=== Begin Enclosure ===
**flow/design.v**
```verilog
module FSM_OneHot (
    input logic clk,
    input logic reset,
    input logic in,
    output logic [3:0] out
);
    typedef enum logic [8:0] {
        S0 = 9'b000000001,
        S1 = 9'b000000010,
        S2 = 9'b000000100,
        S3 = 9'b000001000,
        S4 = 9'b000010000,
        S5 = 9'b000100000,
        S6 = 9'b001000000,
        S7 = 9'b010000000,
        S8 = 9'b100000000
    } state_t;
    state_t state, next_state;
    always_ff @(posedge clk or posedge reset) begin
        if (reset)
            state <= S0;
        else
            state <= next_state;
    end
    always_comb begin
        case (state)
            S0: next_state = (in) ? S1 : S0;
            S1: next_state = (in) ? S2 : S1;
            S2: next_state = (in) ? S3 : S2;
            S3: next_state = (in) ? S4 : S3;
            S4: next_state = (in) ? S5 : S4;
            S5: next_state = (in) ? S6 : S5;
            S6: next_state = (in) ? S7 : S6;
            S7: next_state = (in) ? S8 : S7;
            S8: next_state = (in) ? S8 : S0;
            default: next_state = S0;
        endcase
    end
    always_comb begin
        case (state)
            S0: out = 4'b0000;
            S1: out = 4'b0001;
            S2: out = 4'b0010;
            S3: out = 4'b0011;
            S4: out = 4'b0100;
            S5: out = 4'b0101;
            S6: out = 4'b0110;
            S7: out = 4'b0111;
            S8: out = 4'b1000;
            default: out = 4'b0000;
        endcase
    end
endmodule
```
**flow/run.sh**
```bash
#!/bin/bash
# OpenROAD 26Q1-2900-gdf79404cd8, Yosys 0.63+post, stock flow scripts
make -C /OpenROAD-flow-scripts/flow DESIGN_CONFIG=/design/flow/config.mk WORK_HOME=/design/flow/orfs finish
```
**flow/config.mk**
```make
export PLATFORM = sky130hd
export DESIGN_NAME = FSM_OneHot
export DESIGN_NICKNAME = FSM_OneHot
export VERILOG_FILES = /design/flow/design.v
export SDC_FILE = /design/flow/constraint.sdc
export NUM_CORES = 4
export LEC_CHECK = 1
export CORE_AREA = 10 10 72 72
export DIE_AREA = 0 0 82 82
```
**flow/constraint.sdc**
```tcl
current_design FSM_OneHot

set clk_period 2.1
set clk_io_pct 0.2

create_clock -name clk0 -period $clk_period [get_ports {clk}]

set non_clock_inputs [all_inputs -no_clocks]
set_input_delay [expr $clk_period * $clk_io_pct] -clock clk0 $non_clock_inputs
set_output_delay [expr $clk_period * $clk_io_pct] -clock clk0 [all_outputs]
```
==> notes.md <==
run results: outcome=complete, no violations, final period demand of the worst path=2030 ps, switching power total=65.3 uW, post-synthesis instance area=358 sq um, initial antenna violation count=0, maximum achievable frequency=492 MHz, Max Transition Viols Final=0, synth top area cells=sky130_fd_sc_hd__dfrtp_1 (56%), sky130_fd_sc_hd__mux2_2 (22%), sky130_fd_sc_hd__dfstp_2 (7.3%), clock transition at the register clock pins on the worst setup and hold paths after CTS=40 ps, mean post-synth cell area=14.9 sq um, Sum Neg Setup Slack=0 ps, tally of nets with antenna violations remaining after routing=0, Synth flops=9, overall die height=82 um, clock buffer count from CTS=3, capturing element type of the critical path=primary output, WP data arrival=1610 ps, number of failing setup endpoints in the final timing report=0, number of enable-type register cells in the synthesized netlist=0, proportion of netlist area held by the largest area contributor=55.9%, overall fraction of global-route tracks in use=2.13%, total grt overflow=0, clock tree from TritonCTS=done, Yosys cell types=9, Worst Path Max Fanout=5, destination of the critical timing path=out[2], class of the tightest hold or removal check=in2async, IO Port Bufs=6, Synth area leader=sky130_fd_sc_hd__dfrtp_1, PwrDens=732 nW/um^2, layout-stage area growth over the synthesis result=43.7%, Critical Path Start Type=flop, clock share of power=50.5%, depth of the worst register-to-register path=1, peak supply drop=0.367 mV, Internal=311 uW, Flop pwr share=46.3%, I/O pin count=7, Chip Area, Yosys=358 sq um, Chip Width=82 um, number of H-tree levels=1, via count of the first global-routing pass=219, Synth Flop Type=sky130_fd_sc_hd__dfrtp_1, clock root buffer=sky130_fd_sc_hd__clkbuf_8, register area=226 sq um, area post-placement=469 sq um, area of the placeable core=3690 sq um, count of vias placed by the detailed router=215, final hold violations=0, Total Routed Length=675 um, tally of OpenROAD warnings=25, initial core utilization=9.70%, Resized cells post-CTS=0, path type of the worst setup path=reg2out, standby leakage power=0.238 nW, commonest cells in the netlist=sky130_fd_sc_hd__dfrtp_1 (8), sky130_fd_sc_hd__mux2_2 (7), sky130_fd_sc_hd__or4_1 (3), gpl congestion=0.705, synth warn=1, top cell type by instance count after synthesis=sky130_fd_sc_hd__dfrtp_1, vias per cell=2.69, post-synthesis cell count from yosys=24, Final Skew=1.60 ps, Routed WL per cell=8.44 um, Worst Setup Slack post-DPL=319 ps, Synth Seq Share=63.3%, placement row count=22, number of DRC violations after detailed-routing iteration 0=0, maxcap violations=0, Overall Power=377 uW, Async S/R FF share, synth=100%, buffer levels on the longest clock path=2, Worst-Skew Late Latency=230 ps, setup bufs post-CTS=0, global-route wire length before repair=1050 um, cells along the critical path=or4_1, clkdlybuf4s50_1, Relative slew margins=73.1%, fraction of power spent switching nets=17.3%, sink count of the clock tree=9, setup repair after global routing missed its margin=false, pin count of the biggest net entering global routing=10, number of detailed-routing iterations run before antenna repair=1, share of cells above drive strength 1=37.5%, filler cell count in the final layout=427, fin worst setup slack=66.4 ps, area taken by multi-input logic gates=119 sq um, Comb power frac=3.2%, area of the chip=6720 sq um, register-to-register setup slack=1310 ps, Antenna Diode Count=0, Gate Count Post-Synth=24, crit-path max cell delay=550 ps, Post-route DRC=0, critical path data required time=1680 ps, transition time at the pin with the least slew margin=402 ps, final critical-path share of the clock period=96.8%, final non-filler cell area=514 sq um, Slowest cell on crit path=sky130_fd_sc_hd__or4_1, Hold Buf Count CTS=0
--- /design/flow/design.v ---
module FSM_Binary (
    input logic clk,
    input logic reset,
    input logic in,
    output logic [3:0] out
);
    typedef enum logic [3:0] {
        S0 = 4'b0000,
        S1 = 4'b0001,
        S2 = 4'b0010,
        S3 = 4'b0011,
        S4 = 4'b0100,
        S5 = 4'b0101,
        S6 = 4'b0110,
        S7 = 4'b0111,
        S8 = 4'b1000
    } state_t;
    state_t state, next_state;
    always_ff @(posedge clk or posedge reset) begin
        if (reset)
            state <= S0;
        else
            state <= next_state;
    end
    always_comb begin
        case (state)
            S0: next_state = (in) ? S1 : S0;
            S1: next_state = (in) ? S2 : S1;
            S2: next_state = (in) ? S3 : S2;
            S3: next_state = (in) ? S4 : S3;
            S4: next_state = (in) ? S5 : S4;
            S5: next_state = (in) ? S6 : S5;
            S6: next_state = (in) ? S7 : S6;
            S7: next_state = (in) ? S8 : S7;
            S8: next_state = (in) ? S8 : S0;
            default: next_state = S0;
        endcase
    end
    always_comb begin
        case (state)
            S0: out = 4'b0000;
            S1: out = 4'b0001;
            S2: out = 4'b0010;
            S3: out = 4'b0011;
            S4: out = 4'b0100;
            S5: out = 4'b0101;
            S6: out = 4'b0110;
            S7: out = 4'b0111;
            S8: out = 4'b1000;
            default: out = 4'b0000;
        endcase
    end
endmodule
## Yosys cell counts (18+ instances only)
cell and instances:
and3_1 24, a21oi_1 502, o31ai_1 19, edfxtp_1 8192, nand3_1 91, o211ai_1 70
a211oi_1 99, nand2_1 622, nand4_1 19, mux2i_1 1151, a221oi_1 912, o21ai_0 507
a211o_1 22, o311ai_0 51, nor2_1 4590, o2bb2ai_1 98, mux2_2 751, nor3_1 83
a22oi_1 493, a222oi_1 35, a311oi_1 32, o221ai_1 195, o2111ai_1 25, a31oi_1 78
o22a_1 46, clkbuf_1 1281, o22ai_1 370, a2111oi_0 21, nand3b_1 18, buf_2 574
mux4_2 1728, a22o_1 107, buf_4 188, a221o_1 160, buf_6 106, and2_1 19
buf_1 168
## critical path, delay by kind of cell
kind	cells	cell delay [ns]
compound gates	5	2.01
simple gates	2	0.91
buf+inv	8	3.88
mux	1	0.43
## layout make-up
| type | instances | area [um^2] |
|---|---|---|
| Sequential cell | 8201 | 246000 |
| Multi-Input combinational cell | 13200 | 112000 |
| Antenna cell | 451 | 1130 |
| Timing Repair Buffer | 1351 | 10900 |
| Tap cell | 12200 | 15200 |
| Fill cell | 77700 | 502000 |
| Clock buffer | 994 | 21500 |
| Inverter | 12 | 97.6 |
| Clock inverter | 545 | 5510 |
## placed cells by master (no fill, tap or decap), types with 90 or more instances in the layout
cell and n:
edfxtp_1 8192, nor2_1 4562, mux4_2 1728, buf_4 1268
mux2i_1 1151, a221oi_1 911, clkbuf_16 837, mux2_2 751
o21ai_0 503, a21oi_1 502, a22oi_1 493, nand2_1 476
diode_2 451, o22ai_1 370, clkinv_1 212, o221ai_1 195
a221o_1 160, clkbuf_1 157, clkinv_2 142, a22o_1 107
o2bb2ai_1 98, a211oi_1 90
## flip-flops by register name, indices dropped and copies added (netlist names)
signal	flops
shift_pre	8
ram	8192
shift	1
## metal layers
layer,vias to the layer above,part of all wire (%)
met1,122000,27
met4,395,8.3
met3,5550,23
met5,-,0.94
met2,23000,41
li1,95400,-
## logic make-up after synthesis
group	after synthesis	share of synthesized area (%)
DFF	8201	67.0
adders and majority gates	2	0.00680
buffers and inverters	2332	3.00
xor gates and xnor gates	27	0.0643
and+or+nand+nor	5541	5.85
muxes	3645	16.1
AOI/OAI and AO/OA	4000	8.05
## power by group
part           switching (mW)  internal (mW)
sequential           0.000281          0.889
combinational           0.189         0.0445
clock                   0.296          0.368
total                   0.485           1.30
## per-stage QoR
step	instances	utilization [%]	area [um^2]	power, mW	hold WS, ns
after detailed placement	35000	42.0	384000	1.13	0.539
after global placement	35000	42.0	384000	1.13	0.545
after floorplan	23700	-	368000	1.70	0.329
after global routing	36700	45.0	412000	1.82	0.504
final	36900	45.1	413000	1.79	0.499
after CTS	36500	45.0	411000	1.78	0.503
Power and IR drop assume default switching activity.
`design.v`:
```
`timescale              1 ns/1 ps
module Iv_ex(vector_ex,
	     overflow,vector_id);
	input  [4:0]vector_id;
	input overflow;
	output [4:0]vector_ex;
	parameter arithmetic=5'b01100;
	assign vector_ex=(vector_id>arithmetic)? vector_id:
			 (overflow)?            arithmetic:
			 		          5'b00000;
endmodule
`timescale              1 ns/1 ps
module alu(alu_out,overflow,
	   rs,rt,alu_control,shamt);
	input [31:0]rs,rt;
	input [4:0]alu_control,shamt;
	output[31:0]alu_out; 
	output overflow;
	parameter sll_alu=5'b00000,srl_alu=5'b00001,sra_alu=5'b00010,sllv_alu=5'b00011,srlv_alu=5'b00100,srav_alu=5'b00101,add_alu=5'b00110,addu_alu=5'b00111,
		  sub_alu=5'b01000,subu_alu=5'b01001,and_alu=5'b01010,or_alu=5'b01011,xor_alu=5'b01100,nor_alu=5'b01101,slt_alu=5'b01110,sltu_alu=5'b01111,
		  lui_alu=5'b10000;
	function [31:0] alu_exe;
		input [31:0]rs,rt;
		input [4:0]alu_control,shamt;
		case(alu_control)
		sll_alu:  alu_exe=rt<<shamt;
		srl_alu:  alu_exe=rt>>shamt;
		sra_alu:  alu_exe=($signed(rt))>>>shamt;
		sllv_alu: alu_exe=rt<<rs[4:0];
		srlv_alu: alu_exe=rt>>rs[4:0];
		srav_alu: alu_exe=($signed(rt))>>>rs[4:0]; 
		add_alu:  alu_exe=rs+rt;
		addu_alu: alu_exe=rs+rt;
		sub_alu:  alu_exe=rs-rt;
		subu_alu: alu_exe=rs-rt;
		and_alu:  alu_exe=rs&rt;
		or_alu:   alu_exe=rs|rt;
		xor_alu:  alu_exe=rs^rt;
		nor_alu:  alu_exe=~(rs|rt);
		slt_alu:  alu_exe=(($signed(rs))<($signed(rt)));
		sltu_alu: alu_exe=(rs<rt);
		lui_alu:  alu_exe={rt[15:0],16'h0000};
		default:  alu_exe=0;
		endcase
	endfunction
	assign alu_out=alu_exe(rs,rt,alu_control,shamt);
	assign overflow=( ({rs[31],rt[31],alu_control,alu_out[31]}=={2'b00,add_alu,1'b1})||
			  ({rs[31],rt[31],alu_control,alu_out[31]}=={2'b11,add_alu,1'b0})||
			  ({rs[31],rt[31],alu_control,alu_out[31]}=={2'b01,sub_alu,1'b1})||
			  ({rs[31],rt[31],alu_control,alu_out[31]}=={2'b10,sub_alu,1'b0}) )? 1:0;
endmodule
`timescale              1 ns/1 ps
module alu_control(alu_control_out,shamt_out,
	      func,shamt_in,alu_op);
	input [5:0]func;
	input [4:0]shamt_in;
	input [3:0]alu_op;
	output[4:0]alu_control_out,shamt_out;
	parameter sll=6'b000000,srl=6'b000010,sra=6'b000011,sllv=6'b000100,srlv=6'b000110,srav=6'b000111,
		  jr=6'b001000,jalr=6'b001001,add=6'b100000,addu=6'b100001,sub=6'b100010,subu=6'b100011,And=6'b100100,Or=6'b100101,Xor=6'b100110,
		  Nor=6'b100111,slt=6'b101010,sltu=6'b101011;
	parameter func_op=4'b0000,add_s=4'b0001,add_uns=4'b0010,slt_s=4'b0011,slt_uns=4'b0100,and_op=4'b0101,or_op=4'b0110,xor_op=4'b0111,lui_op=4'b1000;
	parameter sll_alu=5'b00000,srl_alu=5'b00001,sra_alu=5'b00010,sllv_alu=5'b00011,srlv_alu=5'b00100,srav_alu=5'b00101,add_alu=5'b00110,addu_alu=5'b00111,
		  sub_alu=5'b01000,subu_alu=5'b01001,and_alu=5'b01010,or_alu=5'b01011,xor_alu=5'b01100,nor_alu=5'b01101,slt_alu=5'b01110,sltu_alu=5'b01111,
		  lui_alu=5'b10000;
	parameter zero=5'b00000;
	function [9:0] alu_control;
		input [5:0]func;
		input [4:0]shamt_in;
		input [3:0]alu_op;
		case(alu_op)
		func_op:begin
			case(func)
			   sll:alu_control={sll_alu,shamt_in};
			   srl:alu_control={srl_alu,shamt_in};
		           sra:alu_control={sra_alu,shamt_in};	  
			   sllv:alu_control={sllv_alu,zero};			
			   srlv:alu_control={srlv_alu,zero};
			   srav:alu_control={srav_alu,zero};
			   jr,jalr:alu_control={5'b00000,zero};
			   add:alu_control={add_alu,zero};
		           addu:alu_control={addu_alu,zero};	  
			   sub:alu_control={sub_alu,zero};			
			   subu:alu_control={subu_alu,zero};
		           And:alu_control={and_alu,zero};	  
			   Or:alu_control={or_alu,zero};			
			   Xor:alu_control={xor_alu,zero};
		           Nor:alu_control={nor_alu,zero};	  
			   slt:alu_control={slt_alu,zero};
			   sltu:alu_control={sltu_alu,zero};
			   default:alu_control=10'b00000_00000;
			endcase
			end
		add_s:   alu_control={add_alu,zero};
		add_uns: alu_control={addu_alu,zero};
		slt_s:   alu_control={slt_alu,zero};
		slt_uns: alu_control={sltu_alu,zero};
		and_op:  alu_control={and_alu,zero};
		or_op:   alu_control={or_alu,zero};
		xor_op:  alu_control={xor_alu,zero};
		lui_op:  alu_control={lui_alu,zero};
		default:alu_control=10'b00000_00000;
		endcase
	endfunction
	assign {alu_control_out,shamt_out}=alu_control(func,shamt_in,alu_op);
endmodule
`timescale              1 ns/1 ps
module ex_stage(regdst_out,rt_out,alu_data,control_out,vector_ex,pc_out,
		control_in,pc_in,data1,data2,offset,rt_field,rd_field,wb_data,ex_mem_data,forward_a,forward_b,vector_id);
	input [31:0]pc_in,data1,data2,offset,wb_data,ex_mem_data;
	input [14:0]control_in;
	input [4:0]rt_field,rd_field,vector_id;
	input [1:0] forward_a,forward_b;
	output [31:0]alu_data,rt_out,pc_out;
	output [7:0]control_out;
	output [4:0]regdst_out,vector_ex;
	wire  [31:0]data1_in,data2_in,alu_result;
	wire  [5:0]func;
	wire  [4:0]shamt_in,shamt_out,alu_control_out;
	wire  [3:0]alu_op;
	wire  [1:0]regdst;
	wire  alu_src,overflow;
	assign pc_out=pc_in;
	assign regdst=control_in[9:8];
	assign alu_src=control_in[10];
	assign alu_op=control_in[14:11];
	assign alu_data=(regdst[1])? pc_in:alu_result;
	assign control_out=control_in[7:0];
	assign regdst_out=(regdst==2'b00)? rt_field:
			  (regdst==2'b01)? rd_field:
			  (regdst==2'b10)? 5'b11111:
			  5'bzzzzz;
	assign shamt_in=offset[10:6];
	assign func= offset[5:0];
	assign rt_out=(forward_b==2'b00)? data2:
		      (forward_b==2'b01)? wb_data:
		      (forward_b==2'b10)? ex_mem_data:
		      5'bzzzzz;
	assign data2_in=(alu_src==1'b0)? rt_out:offset;
	assign data1_in=(forward_a==2'b00)? data1:
		        (forward_a==2'b01)? wb_data:
		        (forward_a==2'b10)? ex_mem_data:
		        32'bzzzzz;
	alu_control alu_control(.alu_control_out(alu_control_out), .shamt_out(shamt_out),
 			  .func(func), .shamt_in(shamt_in), .alu_op(alu_op));
	alu alu(.alu_out(alu_result), .overflow(overflow),
	         .rs(data1_in), .rt(data2_in), .alu_control(alu_control_out), .shamt(shamt_out));
	Iv_ex Iv_ex(.vector_ex(vector_ex),
		.overflow(overflow), .vector_id(vector_id));
endmodule
```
=== End Enclosure ===
WHAT IS EXPECTED: Find the string "combinational" in the records, then copy each line where it occurs.

EXERCISE RESPONSE:
| Multi-Input combinational cell | 13200 | 112000 |
combinational           0.189         0.0445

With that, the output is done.